* **Directions for this task**
Nothing after the line containing "export SDC_FILE = /design/constraint.sdc" belongs in the answer; write out exactly every line from the start of the material up to it, including it.

* **Raw data**
──────────────────────────────

$ cat config.mk
export PLATFORM = sky130hd
export DESIGN_NAME = scanout_flat
export DESIGN_NICKNAME = d
export VERILOG_FILES = /design/src/common/ppu_pkg.sv /design/src/common/ppu_if.sv /design/src/design/scanout.sv /design/src/flat_wrapper.sv
export SDC_FILE = /design/constraint.sdc
export NUM_CORES = 1
export LEC_CHECK = 0
export BUFFER_PORTS_ARGS = -buffer_cell sky130_fd_sc_hd__buf_2
export CAP_MARGIN = 5
export CORE_MARGIN = 3
export CORE_UTILIZATION = 43
export CTS_BUF_LIST = sky130_fd_sc_hd__clkbuf_16
export DETAILED_ROUTE_END_ITERATION = 8
export GPL_ROUTABILITY_DRIVEN = 0
export PLACE_DENSITY_LB_ADDON = 0.2
export SLEW_MARGIN = 20
export SYNTH_ARGS = -nofsm -noshare
export SYNTH_HDL_FRONTEND = slang
export SYNTH_SLANG_ARGS = --single-unit
$ cat constraint.sdc
create_clock -name clk -period 5.1 [get_ports clk]
set_clock_uncertainty 0.15 [all_clocks]
set_input_delay 1.02 -clock clk [delete_from_list [all_inputs] [get_ports clk]]
set_output_delay 1.02 -clock clk [all_outputs]
set_load 0.02 [all_outputs]
$ cat src/common/ppu_pkg.sv
package ppu_pkg;

    // ========================================================================
    // Display and raster
    // ========================================================================
    localparam int DISP_WIDTH  = 320;                    // Visible pixels per line
    localparam int DISP_HEIGHT = 240;                    // Visible lines per frame

    typedef logic [8:0] xcoord_t;                        // 0..319
    typedef logic [7:0] ycoord_t;                        // 0..239

    // ========================================================================
    // Tiles and background map
    // ========================================================================
    localparam int TILE_BYTES     = 32;                  // 8x8 at 4 bpp
    localparam int TILE_DIM       = 8;                   // Tile side in pixels
    localparam int NUM_TILES      = 512;
    localparam int TILE_MEM_BYTES = NUM_TILES * TILE_BYTES; // 16 KB of pattern data
    localparam int MAP_DIM        = 64;                  // 64x64 tile map
    localparam int MAP_ENTRIES    = MAP_DIM * MAP_DIM;

    typedef logic [13:0] tile_addr_t;                    // Byte address into pattern data
    typedef logic [11:0] map_addr_t;                     // {row, column}
    typedef logic [3:0]  pixel_idx_t;                    // One 4 bpp nibble

    localparam pixel_idx_t TRANSPARENT_SPRITE = 4'hF;    // Sprite see-through code
    localparam pixel_idx_t TRANSPARENT_BG     = 4'h0;    // Background shows sky

    // ========================================================================
    // Palettes and colour
    // ========================================================================
    localparam int NUM_PALETTES = 8;
    localparam int PALETTE_SIZE = 16;
    localparam int PAL_ENTRIES  = NUM_PALETTES * PALETTE_SIZE;

    typedef logic [6:0]  pal_addr_t;                     // {palette, entry}
    typedef logic [11:0] color12_t;                      // 4:4:4 RGB
    typedef logic [7:0]  channel_t;                      // Output channel

    localparam channel_t SKY_R = 8'h88;
    localparam channel_t SKY_G = 8'hDD;
    localparam channel_t SKY_B = 8'hFF;

    // ========================================================================
    // Sprite attribute memory
    // ========================================================================
    localparam int NUM_SPRITES = 8;

    typedef logic [2:0] oam_addr_t;

    typedef struct packed {
        logic       enable;
        logic       vflip;
        logic       hflip;
        logic [2:0] palette;
        logic [8:0] tile;
        ycoord_t    y;                                   // Top edge
        xcoord_t    x;                                   // Left edge
    } oam_attr_t;

    typedef union packed {
        logic [31:0] raw;                                // Host view
        oam_attr_t   attr;                               // Renderer view
    } oam_entry_u;

    // Host write target
    typedef enum logic [1:0] {
        SEL_PALETTE = 2'd0,
        SEL_TILE    = 2'd1,
        SEL_MAP     = 2'd2,
        SEL_OAM     = 2'd3
    } host_sel_t;

endpackage
$ cat src/common/ppu_if.sv


// Palette lookups for both layers
interface color_lookup_if import ppu_pkg::*; ();
    pal_addr_t bg_addr;                                  // Always palette 0
    pal_addr_t spr_addr;
    color12_t  bg_color;
    color12_t  spr_color;

    modport memory (input  bg_addr, spr_addr, output bg_color, spr_color);
    modport mixer  (output bg_addr, spr_addr, input  bg_color, spr_color);
endinterface

$ cat src/design/scanout.sv
`timescale 1ns/1ps

module scanout import ppu_pkg::*; (
    input  logic       clk,
    input  logic       reset,
    output xcoord_t    raster_x,                         // Position being rendered
    output ycoord_t    raster_y,
    input  pixel_idx_t bg_idx,
    input  logic       spr_hit,
    input  logic [2:0] spr_palette,
    input  pixel_idx_t spr_idx,
    color_lookup_if.mixer lookup,
    output logic       pixel_valid,
    output xcoord_t    pixel_x,                          // Position of registered colour
    output ycoord_t    pixel_y,
    output channel_t   pixel_r,
    output channel_t   pixel_g,
    output channel_t   pixel_b
);

    color12_t pick;                                      // Winning 12-bit colour
    logic     use_sky;
    channel_t mix_r;
    channel_t mix_g;
    channel_t mix_b;

    // Nibble doubling to 8 bits
    function automatic channel_t widen(input logic [3:0] n);
        return {n, n};
    endfunction

    // ========================================================================
    // Raster counter
    // ========================================================================
    always_ff @(posedge clk) begin
        if (reset) begin
            raster_x <= '0;
            raster_y <= '0;
        end else if (raster_x == xcoord_t'(DISP_WIDTH - 1)) begin
            raster_x <= '0;                              // End of line
            raster_y <= (raster_y == ycoord_t'(DISP_HEIGHT - 1)) ? '0 : raster_y + 1'b1;
        end else begin
            raster_x <= raster_x + 1'b1;
        end
    end

    // ========================================================================
    // Layer mixing
    // ========================================================================
    assign lookup.bg_addr  = {3'b000, bg_idx};           // Background palette fixed at 0
    assign lookup.spr_addr = {spr_palette, spr_idx};

    assign use_sky = !spr_hit && (bg_idx == TRANSPARENT_BG);
    assign pick    = spr_hit ? lookup.spr_color : lookup.bg_color;

    assign mix_r = use_sky ? SKY_R : widen(pick[11:8]);
    assign mix_g = use_sky ? SKY_G : widen(pick[7:4]);
    assign mix_b = use_sky ? SKY_B : widen(pick[3:0]);

    // Colour and position leave together one clock later
    always_ff @(posedge clk) begin
        if (reset) begin
            pixel_valid <= 1'b0;
            pixel_x     <= '0;
            pixel_y     <= '0;
            pixel_r     <= '0;
            pixel_g     <= '0;
            pixel_b     <= '0;
        end else begin
            pixel_valid <= 1'b1;                         // No blanking in this raster
            pixel_x     <= raster_x;
            pixel_y     <= raster_y;
            pixel_r     <= mix_r;
            pixel_g     <= mix_g;
            pixel_b     <= mix_b;
        end
    end

    a_x_visible: assert property (@(posedge clk) disable iff (reset)
        pixel_x < xcoord_t'(DISP_WIDTH))
        else $error("pixel_x %0d beyond visible width", pixel_x);

endmodule

$ cat src/flat_wrapper.sv
// flat-port wrapper written by rule: the top's interface ports become plain ports
module scanout_flat import ppu_pkg::*;
  (clk, reset, raster_x, raster_y, bg_idx, spr_hit, spr_palette, spr_idx, pixel_valid, pixel_x, pixel_y, pixel_r, pixel_g, pixel_b, lookup_bg_addr, lookup_spr_addr, lookup_bg_color, lookup_spr_color);
  color_lookup_if lookup_i ();
  input  logic clk;
  input  logic reset;
  output xcoord_t raster_x;
  output ycoord_t raster_y;
  input  pixel_idx_t bg_idx;
  input  logic spr_hit;
  input  logic [2:0] spr_palette;
  input  pixel_idx_t spr_idx;
  output logic pixel_valid;
  output xcoord_t pixel_x;
  output ycoord_t pixel_y;
  output channel_t pixel_r;
  output channel_t pixel_g;
  output channel_t pixel_b;
  output wire logic [$bits(lookup_i.bg_addr)-1:0] lookup_bg_addr;
  output wire logic [$bits(lookup_i.spr_addr)-1:0] lookup_spr_addr;
  input wire logic [$bits(lookup_i.bg_color)-1:0] lookup_bg_color;
  input wire logic [$bits(lookup_i.spr_color)-1:0] lookup_spr_color;
  assign lookup_bg_addr = lookup_i.bg_addr;
  assign lookup_spr_addr = lookup_i.spr_addr;
  assign lookup_i.bg_color = lookup_bg_color;
  assign lookup_i.spr_color = lookup_spr_color;
  scanout u_core (.clk(clk), .reset(reset), .raster_x(raster_x), .raster_y(raster_y), .bg_idx(bg_idx), .spr_hit(spr_hit), .spr_palette(spr_palette), .spr_idx(spr_idx), .lookup(lookup_i), .pixel_valid(pixel_valid), .pixel_x(pixel_x), .pixel_y(pixel_y), .pixel_r(pixel_r), .pixel_g(pixel_g), .pixel_b(pixel_b));
endmodule
==> results.json, run 1 <==
{
  "vias_per_cell": 4.83,
  "syn_inst": 193,
  "grt-ovfl-total": 0,
  "drc_errors": 0,
  "vdd_drop_max_mv": 0.166,
  "final_common_cell": "buf_2",
  "fin_nets": 302,
  "ioPinCount": 111,
  "cap_violations": 0,
  "critPathLaunchType": "primary input",
  "final_cell_mix": "buf_2, dfxtp_1, nor2b_1, a21oi_1, mux2i_1",
  "final-hold-violation-count": 0,
  "synth-seq-cells": 47,
  "placed_cell_area_um2": 2220,
  "synth_area_leaders": "dfxtp_1, buf_4, mux2i_1, nor2b_1, a21oi_1",
  "postCtsSetupBuffers": 0,
  "antenna_found_initial": 0,
  "dr.pass1.iters": 4,
  "n_fill_cell": 389,
  "ys.warnings.count": 0,
  "synth-main-ff-cell": "dfxtp_1",
  "worstPathCellList": "buf_2 > buf_2",
  "cts_sinks": 47,
  "grt_usage": 0.151,
  "syn-cell-area_um2": 1910,
  "setup_tns_ns": 0,
  "wire_per_inst_um": 13.1,
  "synth_edf_count": 0,
  "ant_nets": 0,
  "slowest_stage": "buf_2",
  "synth_top_cell_area_share": 0.493,
  "num_rows": 23,
  "routed_wl_mm": 4.09,
  "htreeDepth": 2,
  "finalSetupViolCount": 0,
  "yosysSeqAreaShare": 0.493,
  "ys_types": 36,
  "drive_gt1_frac": 0.395,
  "worst_setup_path_end_kind": "output port",
  "status": "completed",
  "coreArea_um2": 4140,
  "grt_pass1_wl_mm": 6.40,
  "p_per_area_nw_per_um2": 325,
  "cts_resized": 0,
  "cp.arrival_ns": 1.28,
  "vias": 1512,
  "die_x_um": 72.6,
  "crit_top_cell": "buf_2",
  "drt_iter0_markers": 51,
  "synthToLayoutAreaGrowth_pct": 23.6,
  "path_max_fanout": 2,
  "p_leak_nw": 1.18,
  "critPathBufInv": 2,
  "place_hpwl_mm": 3.05,
  "clkLatencyLatePin_ns": 0.27,
  "min_period_ns": 2.45,
  "grt_max_degree": 40,
  "grt_pass1_vias": 1404,
  "cts_tree": "done",
  "clk_path_buf_depth": 2,
  "min_period_over_period": 0.479,
  "crit_type": "primary input to output port",
  "start_util": 0.460,
  "yosysTopAreaCell": "dfxtp_1",
  "dieHeight_um": 72.6,
  "cpLargestDelayFamily": "buffers and inverters",
  "postCtsHoldBufs": 0,
  "final_area_um2": 2360,
  "clk_pin_slew_ns": 0.06,
  "rsz0062_at_grt": "no",
  "hp-class": "flop to flop",
  "slowest_delay_ns": 0.15,
  "numCtsBuffers": 5,
  "ys_async_sr_fraction": 0,
  "dieArea_um2": 5270,
  "antenna_cells": 0,
  "max-slew-margin-rel": 0.550,
  "required_ns": 3.93,
  "fmax_mhz": 409,
  "io_buffers": 93,
  "cts-root-buf": "clkbuf_16",
  "worst_pin_slew_ns": 0.675,
  "slew_violations": 0,
  "synth_area_per_cell_um2": 9.88
}
[layout make-up]
cell class | count | area, µm² | share of cell area
clock buffer | 5 | 125 | 0.0531
clock inverter | 3 | 12.5 | 0.00531
inverter | 1 | 3.75 | 0.00159
multi-input combinational | 114 | 746 | 0.317
sequential | 47 | 941 | 0.399
tap | 50 | 62.6 | 0.0266
timing repair buffer | 93 | 465 | 0.198
[through the flow]
step           total power, mW  hold slack (ns)  instances  utilization  setup slack [ns]
2_1_floorplan            0.464            0.397        195            -              2.78
3_3_place_gp             0.477            0.339        305        0.535              2.65
3_5_place_dp             0.479            0.351        305        0.535              2.65
4_1_cts                  0.779            0.360        313        0.569              2.65
5_1_grt                  0.800            0.386        313        0.569              2.65
6_report                 0.765            0.353        313        0.569              2.65
[worst register-to-register path, delay by kind of cell (launching register included)]
kind	cells	cell delay, ns
AO/OA/AOI/OAI	1	0.16
adder cells (fa/ha/maj)	1	0.29
flip-flops	1	0.44
AND/OR/NAND/NOR	3	1.05
[report_power, final]
group | switching, mW | leakage (nW) | internal [mW]
Combinational | 0.0513 | 0.725 | 0.0313
Sequential | 0.00789 | 0.383 | 0.379
Clock | 0.119 | 0.0762 | 0.177
Total | 0.178 | 1.18 | 0.587
[synthesized netlist by cell type, drive strengths merged (2+ instances only)]
master and count:
or4b 2, and3 2, ha 2, buf 30
nand2 7, xor2 6, mux2i 13, nand3 7
dfxtp 47, nand4 3, a21oi 14, or3 2
nor2b 19, nor3 5, nor2 11, clkbuf 3
o21ai 4
[flip-flops by register name, summed over array words and instances, names as in the netlist]
name	cells
u_core.pixel_valid	1
u_core.pixel_g	4
u_core.pixel_r	4
u_core.raster_x	9
u_core.pixel_x	9
u_core.pixel_b	4
u_core.pixel_y	8
u_core.raster_y	8
[path summary, 6_finish.rpt]
path                                          from            endpoint  slack [ns]  depth (start not counted)
worst min-delay path            u_core.raster_x[8]   u_core.pixel_x[8]        0.35                          1
worst max-delay path                     bg_idx[3]   lookup_bg_addr[3]        2.65                          2
worst max register to register  u_core.raster_x[0]  u_core.raster_y[7]        2.93                          5
worst min register to register  u_core.raster_x[8]   u_core.pixel_x[8]        0.35                          1
[cells by family after synthesis]
family,count (synthesis),synth area share
simple gates,65,0.199
flops,47,0.493
buf+inv,34,0.119
compound gates,24,0.0722
mux,13,0.0682
xor+xnor,7,0.0322
fa+ha+maj,2,0.0131
other cells,1,0.00197
[per-layer routing]
layer	global-route usage	share of wire
met5	0	0
met4	0.0512	0.013
met1	0.174	0.40
met2	0.269	0.48
met3	0.0413	0.10
Power figures use the tool's default switching activity.
==> inputs of run 2 (changes only) <==
==> constraint.sdc (replaced) <==
create_clock -name clk -period 2.55 [get_ports clk]
set_clock_uncertainty 0.15 [all_clocks]
set_input_delay 0.51 -clock clk [delete_from_list [all_inputs] [get_ports clk]]
set_output_delay 0.51 -clock clk [all_outputs]
set_load 0.02 [all_outputs]
==> run 2 against run 1 <==
  * Wire length is 1.5% higher
  * Non-clock buffer count rose by 1
  * Sequential cell count did not move
  * First-iteration DRC count decreased by 22%
  * Hold slack better by 0.0092 ns
  * Sequential share of layout area fell by 0.97 points
  * Register-to-register slack got worse by 2.5 ns
  * Highest routed layer unchanged
==> results.json, run 2 (synthesis gave the netlist of run 1 again) <==
{
  "status": "completed",
  "dieHeight_um": 72.6,
  "largest_registers": "u_core.pixel_x x9, u_core.raster_x x9",
  "antenna_found_initial": 0,
  "cts_sinks": 47,
  "rsz0062_at_grt": "no",
  "required_ns": 2.60,
  "final_common_cell": "buf_2",
  "n_fill_cell": 382,
  "hp-class": "flop to flop",
  "final_area_um2": 2410,
  "ant_nets": 0,
  "cpLargestDelayFamily": "simple AND/OR/NAND/NOR gates",
  "start_util": 0.460,
  "postCtsSetupBuffers": 0,
  "final_cell_mix": "buf_2, dfxtp_1, nor2b_1, a21oi_1, mux2i_1",
  "die_x_um": 72.6,
  "cap_violations": 0,
  "cp.arrival_ns": 2.20,
  "cts_resized": 0,
  "grt-ovfl-total": 0,
  "min_period_ns": 2.15,
  "vias": 1559,
  "met1_usage": 0.173,
  "coreArea_um2": 4140,
  "slowest_delay_ns": 0.53,
  "drc_errors": 0,
  "slew_violations": 0,
  "clkLatencyLatePin_ns": 0.28,
  "wire_per_inst_um": 13.2,
  "drive_gt1_frac": 0.402,
  "p_per_area_nw_per_um2": 723,
  "clk_pin_slew_ns": 0.06,
  "critPathLaunchType": "flop",
  "min_period_over_period": 0.843,
  "layout_setup_ws_ns": 0.401,
  "finalSetupViolCount": 0,
  "crit_type": "flop to flop",
  "dr.pass1.iters": 4,
  "cts_tree": "done",
  "multi_input_area_um2": 746,
  "fmax_mhz": 465,
  "grt_usage": 0.154,
  "path_max_fanout": 15,
  "slowest_stage": "or4_1",
  "clk_path_buf_depth": 2,
  "dieArea_um2": 5270,
  "postCtsHoldBufs": 0,
  "htreeDepth": 2,
  "p_leak_nw": 1.21,
  "pre_cts_slack_ns": 0.434,
  "worstPathCellList": "ha_1 > nor2b_1 > nand3_4 > or4_1 > a31oi_1",
  "grt_busiest_layer": "met2",
  "numCtsBuffers": 5,
  "synthToLayoutAreaGrowth_pct": 26.6,
  "drt_iter0_markers": 40,
  "grt_pass1_vias": 1449,
  "antenna_cells": 0,
  "vdd_drop_max_mv": 0.326,
  "ioPinCount": 111,
  "worst_setup_path_end_kind": "flop",
  "num_rows": 23,
  "grt_max_degree": 23,
  "critPathBufInv": 0,
  "io_buffers": 93,
  "setup_tns_ns": 0,
  "place_hpwl_mm": 3.13,
  "placed_cell_area_um2": 2230,
  "met2_usage": 0.271,
  "vias_per_cell": 4.96,
  "cts-root-buf": "clkbuf_16",
  "grtUsageMet3": 0.0427,
  "final-hold-violation-count": 0,
  "fin_nets": 303,
  "regArea_um2": 941,
  "grt_pass1_wl_mm": 6.48,
  "routed_wl_mm": 4.15
}
## run 2: changes by cell type in the layout (fill, tap and decap cells not counted), sizes merged
cell    before  now
buf         93   94
inv          3    2
bufinv       0    2
clkinv       1    0
## run 2: worst paths after layout
kind,start,end,slack [ns],cells past startpoint
setup / recovery,u_core.raster_x[0],u_core.raster_y[7],0.40,5
hold / removal,u_core.raster_x[8],u_core.pixel_x[8],0.36,1
setup reg to reg,u_core.raster_x[0],u_core.raster_y[7],0.40,5
hold reg to reg,u_core.raster_x[8],u_core.pixel_x[8],0.36,1
## run 2: per-layer routing
metal / vias up / part of all wire
met2: 88 / 0.48
li1: 768 / -
met5: - / 0
met3: 12 / 0.12
met4: 0 / 0.014
met1: 691 / 0.39
## run 2: layout make-up
type                    count  share of cell area
flip-flops and latches     47               0.390
clock buffers               5              0.0518
clock inverters             3              0.0264
inverters                   1             0.00155
well taps                  50              0.0259
multi-input cells         114               0.309
repair buffers             94               0.196
## run 2: report_power, final
group / switching (mW) / total (mW) / internal [mW]
registers: 0.0156 / 0.773 / 0.757
clock network: 0.248 / 0.805 / 0.557
logic: 0.104 / 0.168 / 0.0635
## run 2: worst reg2reg max path, stage by stage, from the launching register on
cell and delay [ns]:
dfxtp_1 0.45, ha_1 0.28, nor2b_1 0.28, nand3_4 0.19
or4_1 0.53, a31oi_1 0.18
## run 2: stage by stage
stage          hold WS (ns)   util  cells  total power, mW
2_1_floorplan         0.397      -    195            0.929
3_3_place_gp          0.330  0.537    306            0.957
3_5_place_dp          0.355  0.537    306            0.960
4_1_cts               0.361  0.583    314             1.77
5_1_grt               0.391  0.583    314             1.81
6_report              0.362  0.583    314             1.75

──────────────────────────────

* **Answer to this task**
$ cat config.mk
export PLATFORM = sky130hd
export DESIGN_NAME = scanout_flat
export DESIGN_NICKNAME = d
export VERILOG_FILES = /design/src/common/ppu_pkg.sv /design/src/common/ppu_if.sv /design/src/design/scanout.sv /design/src/flat_wrapper.sv
export SDC_FILE = /design/constraint.sdc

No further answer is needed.